Estrogen receptor status in breast cancer.

This very brief discussion of the prognostic and diagnostic role of hormone receptors in breast tumors attempts to put into perspective the usefulness of hormone manipulation in treatment of breast cancer. About 60% of breast tumors contain estrogen receptors (ER+); about 75% of breast tumors contain positive progesterone receptors (PR+). Positivity for ER+ is usually considered if estrogen uptake in the receptor assay exceeds 9 fmol per mg of protein, but it is pointed out that some tumors may take up 100 fmol, so the positivity of breast tumors has wide variety. Hormone therapy has been found effective in 60% of ER+ tumors vs. 5% in ER- tumors; when both ER+ and PR+ are present, success rate of hormone therapy increases to 75%; however, this author cautions that by "success" disease eradication is not meant; rather it indicates some degree of tumor regression or perhaps merely alleviation of symptoms.
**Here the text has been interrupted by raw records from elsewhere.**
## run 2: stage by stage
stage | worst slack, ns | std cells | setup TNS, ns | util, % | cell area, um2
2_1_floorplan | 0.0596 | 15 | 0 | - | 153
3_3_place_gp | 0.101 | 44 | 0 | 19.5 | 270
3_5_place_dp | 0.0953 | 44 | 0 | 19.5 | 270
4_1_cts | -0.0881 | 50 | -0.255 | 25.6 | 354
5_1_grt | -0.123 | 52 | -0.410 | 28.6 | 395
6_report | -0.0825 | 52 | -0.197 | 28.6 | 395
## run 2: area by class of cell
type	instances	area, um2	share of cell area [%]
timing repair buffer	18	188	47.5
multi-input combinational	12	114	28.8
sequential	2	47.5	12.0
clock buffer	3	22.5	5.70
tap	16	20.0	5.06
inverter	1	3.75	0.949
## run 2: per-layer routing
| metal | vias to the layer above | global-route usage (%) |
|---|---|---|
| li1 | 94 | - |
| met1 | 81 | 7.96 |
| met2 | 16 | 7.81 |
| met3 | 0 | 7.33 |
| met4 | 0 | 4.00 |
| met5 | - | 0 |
===== src/design/y411_pkg.sv =====
// Shared constants, types and helpers of the y411 to RGB unpacker.
`timescale 1ns / 1ps
package y411_pkg;

  localparam int MAX_DIMENSION = 4096;
  localparam int POS_LIMIT     = 4096;
  localparam int POS_W         = 12;
  localparam int DIM_W         = 13;
  localparam int CFG_INDEX_W   = 2;
  localparam int LANES         = 4;
  localparam int LANE_IDX_W    = $clog2(LANES);
  localparam int TERM_W        = 19;

  localparam logic [CFG_INDEX_W-1:0] REG_FRAME_WIDTH  = 2'd0;
  localparam logic [CFG_INDEX_W-1:0] REG_FRAME_HEIGHT = 2'd1;

  localparam logic [DIM_W-1:0] WIDTH_RESET  = 13'd640;
  localparam logic [DIM_W-1:0] HEIGHT_RESET = 13'd480;

  localparam logic signed [TERM_W-1:0] COEF_Y  = 19'sd298;
  localparam logic signed [TERM_W-1:0] COEF_VR = 19'sd409;
  localparam logic signed [TERM_W-1:0] COEF_UG = 19'sd100;
  localparam logic signed [TERM_W-1:0] COEF_VG = 19'sd208;
  localparam logic signed [TERM_W-1:0] COEF_UB = 19'sd516;
  localparam logic signed [TERM_W-1:0] ROUND   = 19'sd128;
  localparam logic signed [9:0]        LUMA_OFFSET   = 10'sd16;
  localparam logic signed [9:0]        CHROMA_OFFSET = 10'sd128;

  typedef struct packed {
    logic [7:0] red;
    logic [7:0] green;
    logic [7:0] blue;
  } rgb_t;

  // Position and end-of-frame tag that travels with one group.
  typedef struct packed {
    logic [POS_W-1:0] row;
    logic [POS_W-1:0] col;
    logic             fend;
  } group_tag_t;

  localparam int DIM_CAP = (MAX_DIMENSION < POS_LIMIT) ? MAX_DIMENSION : POS_LIMIT;

  // Saturate a dimension register to 2..DIM_CAP and force it even.
  function automatic logic [DIM_W-1:0] effective_dim(input logic [DIM_W-1:0] value);
    logic [DIM_W-1:0] v;
    v = value;
    if (v > DIM_W'(DIM_CAP)) v = DIM_W'(DIM_CAP);
    if (v < DIM_W'(2)) v = DIM_W'(2);
    return {v[DIM_W-1:1], 1'b0};
  endfunction

endpackage


===== src/design/y411_if.sv =====
// Valid/ready channel interfaces for groups in and pixels out.
`timescale 1ns / 1ps
interface y411_in_if;
  logic       valid;
  logic       ready;
  logic [7:0] chroma_u;
  logic [7:0] luma_top_left;
  logic [7:0] luma_top_right;
  logic [7:0] chroma_v;
  logic [7:0] luma_bottom_left;
  logic [7:0] luma_bottom_right;

  modport source (output valid, chroma_u, luma_top_left, luma_top_right, chroma_v,
                  luma_bottom_left, luma_bottom_right, input ready);
  modport sink (input valid, chroma_u, luma_top_left, luma_top_right, chroma_v,
                luma_bottom_left, luma_bottom_right, output ready);
endinterface

interface y411_out_if;
  logic        valid;
  logic        ready;
  logic [7:0]  red;
  logic [7:0]  green;
  logic [7:0]  blue;
  logic [11:0] pixel_row;
  logic [11:0] pixel_column;
  logic        last_of_group;
  logic        frame_end;

  modport source (output valid, red, green, blue, pixel_row, pixel_column,
                  last_of_group, frame_end, input ready);
  modport sink (input valid, red, green, blue, pixel_row, pixel_column,
                last_of_group, frame_end, output ready);
endinterface


===== src/design/y411_lane.sv =====
// One conversion lane: luma plus shared chroma to a clamped RGB888 pixel.
`timescale 1ns / 1ps
module y411_lane
  import y411_pkg::*;
(
  input  logic       clk,
  input  logic       s1_en,
  input  logic       s2_en,
  input  logic [7:0] luma,
  input  logic [7:0] chroma_u,
  input  logic [7:0] chroma_v,
  output rgb_t       pixel
);

  logic signed [9:0]        c, d, e;
  logic signed [TERM_W-1:0] y_term_r, vr_term_r, ug_term_r, vg_term_r, ub_term_r;
  logic signed [TERM_W-1:0] sum_r, sum_g, sum_b;
  rgb_t                     pixel_r;

  // Floor shift by 8, then clamp to 0..255.
  function automatic logic [7:0] shift_clamp(input logic signed [TERM_W-1:0] x);
    logic signed [TERM_W-9:0] q;
    q = x[TERM_W-1:8];
    if (q < 0) return 8'd0;
    if (q > 255) return 8'd255;
    return q[7:0];
  endfunction

  assign c = $signed({2'b00, luma}) - LUMA_OFFSET;
  assign d = $signed({2'b00, chroma_u}) - CHROMA_OFFSET;
  assign e = $signed({2'b00, chroma_v}) - CHROMA_OFFSET;

  always_ff @(posedge clk) begin
    if (s1_en) begin
      y_term_r  <= TERM_W'(c) * COEF_Y;
      vr_term_r <= TERM_W'(e) * COEF_VR;
      ug_term_r <= TERM_W'(d) * COEF_UG;
      vg_term_r <= TERM_W'(e) * COEF_VG;
      ub_term_r <= TERM_W'(d) * COEF_UB;
    end
  end

  assign sum_r = y_term_r + vr_term_r + ROUND;
  assign sum_g = y_term_r - ug_term_r - vg_term_r + ROUND;
  assign sum_b = y_term_r + ub_term_r + ROUND;

  always_ff @(posedge clk) begin
    if (s2_en) begin
      pixel_r.red   <= shift_clamp(sum_r);
      pixel_r.green <= shift_clamp(sum_g);
      pixel_r.blue  <= shift_clamp(sum_b);
    end
  end

  assign pixel = pixel_r;

endmodule
### config.mk
export PLATFORM = sky130hd
export DESIGN_NAME = vrp_rot
export DESIGN_NICKNAME = d
export VERILOG_FILES = /design/src/hdl/vrp_pkg.sv /design/src/hdl/vrp_rot.sv
export SDC_FILE = /design/constraint.sdc
export NUM_CORES = 2
export LEC_CHECK = 0
export BUFFER_PORTS_ARGS = -buffer_cell sky130_fd_sc_hd__buf_2
export CAP_MARGIN = 0
export CORE_ASPECT_RATIO = 1.4
export CORE_UTILIZATION = 30
export CTS_BUF_LIST = sky130_fd_sc_hd__clkbuf_8
export DETAILED_ROUTE_END_ITERATION = 7
export SLEW_MARGIN = 10
export SYNTH_ARGS = -nofsm -noshare
export SYNTH_HDL_FRONTEND = slang
export SYNTH_SLANG_ARGS = --single-unit
### constraint.sdc
create_clock -name clk -period 31.1 [get_ports clk]
set_input_delay 6.22 -clock clk [delete_from_list [all_inputs] [get_ports clk]]
set_output_delay 6.22 -clock clk [all_outputs]
set_load 0.05 [all_outputs]
### src/hdl/vrp_pkg.sv
// Shared types, constants and the sine table for the vertex rotate/project pipeline.
// Used by vrp_rot, vrp_div and vertex_rotate_project; depends on nothing.
`default_nettype none

package vrp_pkg;

  // register indexes on the configuration port
  localparam logic [2:0] REG_CAMERA_HEIGHT = 3'd0;
  localparam logic [2:0] REG_NEAR_CLIP     = 3'd1;
  localparam logic [2:0] REG_FOCAL_LENGTH  = 3'd2;
  localparam logic [2:0] REG_CENTER_X      = 3'd3;
  localparam logic [2:0] REG_CENTER_Y      = 3'd4;

  // rotation axis codes
  localparam int AXIS_Z = 0;
  localparam int AXIS_X = 1;
  localparam int AXIS_Y = 2;

  localparam int CW  = 18;  // rotated coordinate width
  localparam int TW  = 10;  // signed trig value width (+/-256)
  localparam int PW  = CW + TW;
  localparam int DW  = 33;  // dividend magnitude width
  localparam int VW  = 21;  // divisor width

  localparam logic [8:0] QSIN [65] = '{
    9'd0,   9'd6,   9'd13,  9'd19,  9'd25,  9'd31,  9'd38,  9'd44,  9'd50,
    9'd56,  9'd62,  9'd68,  9'd74,  9'd80,  9'd86,  9'd92,  9'd98,  9'd104,
    9'd109, 9'd115, 9'd121, 9'd126, 9'd132, 9'd137, 9'd142, 9'd147, 9'd152,
    9'd157, 9'd162, 9'd167, 9'd172, 9'd177, 9'd181, 9'd185, 9'd190, 9'd194,
    9'd198, 9'd202, 9'd206, 9'd209, 9'd213, 9'd216, 9'd220, 9'd223, 9'd226,
    9'd229, 9'd231, 9'd234, 9'd237, 9'd239, 9'd241, 9'd243, 9'd245, 9'd247,
    9'd248, 9'd250, 9'd251, 9'd252, 9'd253, 9'd254, 9'd255, 9'd255, 9'd256,
    9'd256, 9'd256
  };

  typedef struct packed {
    logic signed [CW-1:0] x;
    logic signed [CW-1:0] y;
    logic signed [CW-1:0] z;
    logic [7:0]           az;
    logic [7:0]           ax;
    logic [7:0]           ay;
    logic signed [20:0]   tx;
    logic signed [20:0]   ty;
    logic signed [15:0]   tz;
  } vtx_t;

  typedef struct packed {
    logic signed [21:0] cam_x;
    logic signed [21:0] cam_depth;
    logic signed [21:0] cam_z;
    logic               proj;
    logic               neg_x;
    logic               neg_z;
  } side_t;

  function automatic logic signed [TW-1:0] sin_of(input logic [7:0] a);
    logic [6:0] o;
    logic [6:0] r;
    logic [TW-1:0] pos;
    logic [TW-1:0] mir;
    logic signed [TW-1:0] res;
    o   = {1'b0, a[5:0]};
    r   = 7'd64 - o;
    pos = {1'b0, QSIN[o]};
    mir = {1'b0, QSIN[r]};
    case (a[7:6])
      2'd0:    res = $signed(pos);
      2'd1:    res = $signed(mir);
      2'd2:    res = -$signed(pos);
      default: res = -$signed(mir);
    endcase
    return res;
  endfunction

  function automatic logic signed [TW-1:0] cos_of(input logic [7:0] a);
    return sin_of(a + 8'd64);
  endfunction

endpackage

`default_nettype wire

### src/hdl/vrp_rot.sv
// One plane rotation in two register stages: products, then shift and sum.
// Depends on vrp_pkg for the vertex word type and the sine table.
`default_nettype none

module vrp_rot #(
  parameter int AXIS          = 0,
  parameter int FRACTION_BITS = 8
) (
  input  wire logic         clk,
  input  wire logic         rst_n,
  input  wire logic         en,
  input  wire logic         in_valid,
  input  vrp_pkg::vtx_t     in_vtx,
  output logic              out_valid,
  output vrp_pkg::vtx_t     out_vtx
);

  logic [7:0]                        ang;
  logic signed [vrp_pkg::CW-1:0]     a, b;
  logic signed [vrp_pkg::TW-1:0]     s, c;
  logic signed [vrp_pkg::PW-1:0]     pac_r, pbs_r, pas_r, pbc_r;
  logic signed [vrp_pkg::PW-1:0]     na, nb;
  logic                              v1_r, v2_r;
  vrp_pkg::vtx_t                     vtx1_r, vtx2_r, vtx_nxt;

  // pick the pair that turns: Z (x,y), X (y,z), Y (z,x)
  always_comb begin
    if (AXIS == vrp_pkg::AXIS_Z) begin
      ang = in_vtx.az; a = in_vtx.x; b = in_vtx.y;
    end else if (AXIS == vrp_pkg::AXIS_X) begin
      ang = in_vtx.ax; a = in_vtx.y; b = in_vtx.z;
    end else begin
      ang = in_vtx.ay; a = in_vtx.z; b = in_vtx.x;
    end
    s = vrp_pkg::sin_of(ang);
    c = vrp_pkg::cos_of(ang);
  end

  always_ff @(posedge clk) begin
    if (!rst_n) begin
      v1_r <= 1'b0;
      v2_r <= 1'b0;
    end else if (en) begin
      v1_r <= in_valid;
      v2_r <= v1_r;
    end
  end

  always_ff @(posedge clk) begin
    if (en) begin
      pac_r  <= vrp_pkg::PW'(a) * vrp_pkg::PW'(c);
      pbs_r  <= vrp_pkg::PW'(b) * vrp_pkg::PW'(s);
      pas_r  <= vrp_pkg::PW'(a) * vrp_pkg::PW'(s);
      pbc_r  <= vrp_pkg::PW'(b) * vrp_pkg::PW'(c);
      vtx1_r <= in_vtx;
      vtx2_r <= vtx_nxt;
    end
  end

  // floor shift of each product, then combine
  always_comb begin
    na = (pac_r >>> FRACTION_BITS) - (pbs_r >>> FRACTION_BITS);
    nb = (pas_r >>> FRACTION_BITS) + (pbc_r >>> FRACTION_BITS);
    vtx_nxt = vtx1_r;
    if (AXIS == vrp_pkg::AXIS_Z) begin
      vtx_nxt.x = vrp_pkg::CW'(na); vtx_nxt.y = vrp_pkg::CW'(nb);
    end else if (AXIS == vrp_pkg::AXIS_X) begin
      vtx_nxt.y = vrp_pkg::CW'(na); vtx_nxt.z = vrp_pkg::CW'(nb);
    end else begin
      vtx_nxt.z = vrp_pkg::CW'(na); vtx_nxt.x = vrp_pkg::CW'(nb);
    end
  end

  assign out_valid = v2_r;
  assign out_vtx   = vtx2_r;

endmodule

`default_nettype wire

### Word-level counts from Yosys, hierarchy flattened

Memory sizes are Yosys's and may differ from the RTL's.
Index checks and enable logic that the tools add are counted.

| word-level totals | value |
|---|---|
| latch bits | 0 |
| register bits after elaboration | 342 |
| memories kept | 4 |
| memory bits (read-only) | 4608 |
| logic and storage cells | 63 |
| RAM bits | 0 |

Memory list:

| name | depth | bits a word | rd ports | clocked after Yosys merged registers in | wr ports | RTL line | text |
|---|---|---|---|---|---|---|---|
| (name not given) | 128 | 9 | 1 | 0 | 0 | vrp_pkg.sv:66 | `mir = {1'b0, QSIN[r]};` |
| (name not given) | 128 | 9 | 1 | 0 | 0 | vrp_pkg.sv:65 | `pos = {1'b0, QSIN[o]};` |
| (name not given) | 128 | 9 | 1 | 0 | 0 | vrp_pkg.sv:66 |  |
| (name not given) | 128 | 9 | 1 | 0 | 0 | vrp_pkg.sv:65 |  |

| cells by class | value |
|---|---|
| bitwise logic cells | 4 |
| div/mod/pow operators | 0 |
| $mul | 4 |
| mux-type cells | 10 |
| add/sub/neg operators | 9 |
| reduce and logical (&&, ||, !) cells | 2 |
| shift operators | 0 |
| equality and inequality tests | 4 |
| order comparisons | 4 |

Operator list:

| kind | number |
|---|---|
| multiplier 18 x 10 -> 26 bit | 4 |
| 2-to-1 mux 9 bit | 8 |
| case mux 10 bit (3 select lines) | 2 |
| negator 9 -> 10 bit | 4 |
| greater-or-equal comparator 8 bit, second input constant | 4 |
| adder 18 bit | 1 |
| subtractor 18 bit | 1 |
| inverter 6 -> 8 bit | 2 |
| inverter 7 -> 8 bit | 2 |
| subtractor 7 x 6 -> 7 bit, first input constant | 2 |
| adder 8 x 7 -> 8 bit, second input constant | 1 |
| equality test 2 x 1 -> 1 bit, second input constant | 2 |
| equality test 2 bit, second input constant | 2 |
| zero test 2 bit | 2 |

### Longest topological paths before layout

| depth | value |
|---|---|
| depth after elaboration | 9 |
| mapped depth | 42 |
| depth with buffers taken out | 38 |

### Worst setup path before layout

No wires, ideal clock.

| path | value |
|---|---|
| path kind | input to register |
| from | input in_vtx[75] (netlist name) |
| to | register pbc_r[24] (netlist name) (data pin) |
| setup slack | 15.953 ns |
| required time | 30.838 ns |
| setup time | 0.262 ns |
| arrival | 14.885 ns |
| cell stages on the path | 39 |
| cell sequence | clkbuf_1 > inv_1 > ha_1 > nor2b_1 > buf_4 > xnor2_4 > mux2i_1 > a221oi_1 > a21oi_1 > ha_1 > o211ai_2 > or3_1 > nand2_1 > o21ai_0 > a221oi_2 > clkbuf_1 > and2_1 > fa_1 > [... 3 more ...] > fa_1 > fa_1 > inv_1 > fa_1 > inv_1 > ha_1 > a21o_1 > a21o_1 > a21o_1 > or3_1 > a21oi_1 > nor2b_1 > a311oi_1 > o21ai_1 > o211a_1 > nor3_1 > o21bai_1 > xor2_1 |

| between the ends | value |
|---|---|
| word-level cells in the longest chain between the ends | 9 |

RTL lines:

| item | RTL line | text |
|---|---|---|
| start, declared | vrp_rot.sv:13 | `input vrp_pkg::vtx_t in_vtx,` |
| adder 8 x 7 -> 8 bit * | vrp_pkg.sv:77 | `return sin_of(a + 8'd64);` |
| subtractor 7 x 6 -> 7 bit | vrp_pkg.sv:64 | `r = 7'd64 - o;` |
| inverter 7 -> 8 bit (not written as such) | vrp_pkg.sv:66 |  |
| memory read (128 x 9 bit) | n/a |  |
| 2-to-1 mux 9 bit (not written as such) (2 in series) | vrp_pkg.sv:66 |  |
| negator 9 -> 10 bit | vrp_pkg.sv:71 | `default: res = -$signed(mir);` |
| case mux 10 bit (3 select lines) * | vrp_pkg.sv:67 | `case (a[7:6])` |
| multiplier 18 x 10 -> 26 bit * | vrp_rot.sv:54 | `pbc_r <= vrp_pkg::PW'(b) * vrp_pkg::PW'(c);` |
| end signal, assigned | vrp_rot.sv:54 |  |
| end, declared | vrp_rot.sv:21 | `logic signed [vrp_pkg::PW-1:0] pac_r, pbs_r, pas_r, pbc_r;` |

Mark *: on every way between the ends. The rest lies on a longest branch, timed or not. The select of a mux whose other input is x is not followed.
A chain may end at the register's enable or synchronous reset.

### Worst setup path after layout

| path | value |
|---|---|
| from | input in_vtx[76] (netlist name) |
| to | register pbc_r[24] (netlist name) (data pin) |

Same word-level chain as after synthesis.

==> results.cfg <==
[die]
die_w_um = 300
fp-row-count = 152
fp.coreArea_um2 = 123000
die-area_um2 = 126000
start_util = 0.303
io_pins = 277
die_y_um = 419

[hold_path]
min-delay-start = vtx1_r[1]$_DFFE_PP_
hp-class = flop to flop
hold_end = out_vtx[1]$_DFFE_PP_
whs_path_depth = 0

[worst_setup_path]
rrSetupSlack_ns = 27.02
endpoint_kind = flop
crit_slowest_cell = nor2b_1
cp.required_ns = 31.51
timing.critical_path.buf_inv = 8
reg2reg_from = pbc_r[8]$_DFFE_PP_
worstPathMaxFanout = 59
start_kind = primary input
max_stage_delay_ns = 0.76
crit_type = primary input to flop
cp_data_arrival_time_ns = 17.05
r2r_cells = 15
path_delay_family = compound AO/OA/AOI/OAI gates
reg2reg_to = out_vtx[114]$_DFFE_PP_

[synthesis]
synth_seq_area_share = 0.249
ys_ff_latch = 310
synthArstFlopShare = 0
synth_top_family_by_area = adder cells
ys_types = 88
synthMuxAreaShare = 0.00588
synth_top_area_cell = fa_1
synthesis.area_um2 = 37200
yosys_warnings = 0
synth_xor_area_frac = 0.0320
yosys.area_share.adder = 0.407
yosys-top-cells-area = fa_1 (31%), edfxtp_1 (25%), ha_1 (9.4%), inv_1 (7.7%), nand2_1 (4.7%)
syn_area_per_cell_um2 = 10.0
synth_flop_cell = edfxtp_1
synth_edf_count = 308
synthCells = 3722
synth_compound_area_frac = 0.0675
syn_nets = 4724
synth-simple-area-share = 0.141
synth_top_area_frac = 0.313

[sta]
finalClockSkew_ns = 0.0805
period_share = 0.535
setup_viol = 0
tightestPinTransition_ns = 1.04
max_freq_mhz = 60.1
relSlewSlack = 0.308
setup_tns_ns = 0
hold_viol = 0
hold_slack_ns = 0.414
slew_viol_final = 0
rsz0062_at_grt = false
final.min_clock_period_ns = 16.64

[clock_network]
cts_resized = 0
cts_buffer_depth = 3
clkSinkCount = 310
numCtsBuffers = 55
postCtsHoldBufs = 0
cts_root_buffer = clkbuf_8
post_cts_buffers = 0
clock_latency_ns = 0.74
path_clk_slew_ns = 0.06
cts_max_level = 2
cts_tree = built

[place]
gp_congestion = 0.845
hpwlAfterDp_um = 71100
placed_area_um2 = 40300
numPortBuffers = 276

[cells_and_area]
mostFrequentLayoutCell = inv_1
nets = 4911
final_cell_mix = inv_1 (784), fa_1 (582), nand2_1 (465)
syn2layout_area_growth_pct = 11.4
layout-drive-gt1-share = 0.117
design_area_um2 = 41500

[drt]
route.vias.total = 26200
wl_met2_um = 47200
wl_met3_um = 5040
routedWlPerCell_um = 16.8
wirelength_um = 93400
drc = 0
wl_met1_um = 34600
drt-initial-drc-count = 1194
highest_layer = met5
viasPerCell = 4.71
final_antenna_net_count = 0
dr.pass1.iters = 7

[global_route]
grt_pass1_wl_um = 151000
antenna_found_initial = 26
grt_pass1_vias = 28100
grt.total_usage = 0.154
grt_overflow = 0
grt_max_degree = 116

[job]
cap_violations = 0

[status]
status = finished, final reports clean
worst max path at each step:
stage               slack (ns)        from  cells after the start                  end
floorplan                15.95  in_vtx[75]                     39  pbc_r[24]$_DFFE_PP_
global placement         13.95  in_vtx[76]                     38  pbc_r[24]$_DFFE_PP_
detailed placement       13.80  in_vtx[76]                     38  pbc_r[24]$_DFFE_PP_
CTS                      14.50  in_vtx[76]                     38  pbc_r[24]$_DFFE_PP_
global route             13.88  in_vtx[76]                     38  pbc_r[24]$_DFFE_PP_
finish                   14.46  in_vtx[76]                     38  pbc_r[24]$_DFFE_PP_
per-stage QoR:
step,util,setup WS (ns),cells
finish,0.338,14.46,5573
floorplan,-,15.95,3722
detailed placement,0.328,13.80,5469
global route,0.338,13.88,5572
global placement,0.328,13.95,5469
CTS,0.338,14.50,5569
kinds of logic after synthesis:
| kind of cell | Yosys count |
|---|---|
| xor+xnor | 130 |
| buf+inv | 948 |
| flops | 310 |
| compound gates | 368 |
| simple gates | 1084 |
| mux | 19 |
| fa+ha+maj | 863 |
metal layers:
| layer | vias to the layer above | global-route usage |
|---|---|---|
| li1 | 12000 | - |
| met1 | 13200 | 0.167 |
| met2 | 782 | 0.277 |
| met3 | 241 | 0.0255 |
| met4 | 18 | 0.0948 |
| met5 | - | 0 |
sequential cells by signal, summed over array words and instances (netlist names):
register	count
pac_r	18
pas_r	18
out_valid	1
out_vtx	136
pbs_r	18
vtx1_r	100
pbc_r	18
v1_r	1
cells in the mapped netlist (all sizes together) (8+ instances only):
library cell,number
o211ai,13
o21ai,78
and2,230
o21a,12
a221oi,8
mux2i,14
xor2,36
xnor2,94
clkbuf,151
fa,582
or2,32
a21boi,18
and4,8
nor2b,52
a21oi,103
buf,27
nand4,10
nor2,150
or3,14
edfxtp,308
nand2b,19
nor3,34
nand2,466
nand3,35
inv,770
a21o,35
a211oi,20
ha,280
a31oi,18
o21bai,8
final cells by class:
type,instances,area (um2)
Tap cell,1617,2020
Antenna cell,4,10.0
Multi-Input combinational cell,2464,24500
Clock inverter,39,348
Inverter,770,2890
Clock buffer,61,840
Timing Repair Buffer,308,1630
Sequential cell,310,9290
Fill cell,12600,81400
Power is not shown: default switching activity piles up to over one toggle a cycle in this logic, so the estimate is an artifact.
===== config.mk =====
export PLATFORM = sky130hd
export DESIGN_NAME = ffha_ctrl
export DESIGN_NICKNAME = d
export VERILOG_FILES = /design/src/rtl/ffha_pkg.sv /design/src/rtl/ffha_ctrl.sv
export VERILOG_INCLUDE_DIRS = /design/src /design/src/rtl
export SDC_FILE = /design/constraint.sdc
export NUM_CORES = 1
export LEC_CHECK = 0
export BUFFER_PORTS_ARGS = -buffer_cell sky130_fd_sc_hd__buf_2
export CORE_MARGIN = 8
export CORE_UTILIZATION = 35
export CTS_CLUSTER_DIAMETER = 50
export CTS_CLUSTER_SIZE = 25
export DETAILED_ROUTE_END_ITERATION = 7
export SLEW_MARGIN = 15
export SYNTH_ARGS = -nofsm -noshare
export SYNTH_HDL_FRONTEND = slang
export SYNTH_SLANG_ARGS = --single-unit

===== constraint.sdc =====
create_clock -name clk_i -period 1.7 [get_ports clk_i]
set_clock_uncertainty 0.05 [all_clocks]
set_input_delay 0.255 -clock clk_i [delete_from_list [all_inputs] [get_ports clk_i]]
set_output_delay 0.255 -clock clk_i [all_outputs]
set_load 0.01 [all_outputs]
In terms of hormonal management of a patient with metastatic breast cancer, the following schedule, based on a consensus, is offered: ER+ patients who are premenopausal or within 5 years of menopause should undergo ovariectomy; postmenopausal patients should be treated with estrogens or tamoxifen in sequence; adrenalectomy might be considered in the occasional patient with severe metastatic bone pain resistant to estrogens and tamoxifen and unsuitable for localized radiotherapy. Hypophysectomy is never indicated. Biopsy material for ER assay should be the first specimen; a 1-gm quantity is needed; and this author uses the dextran-coated ER assay.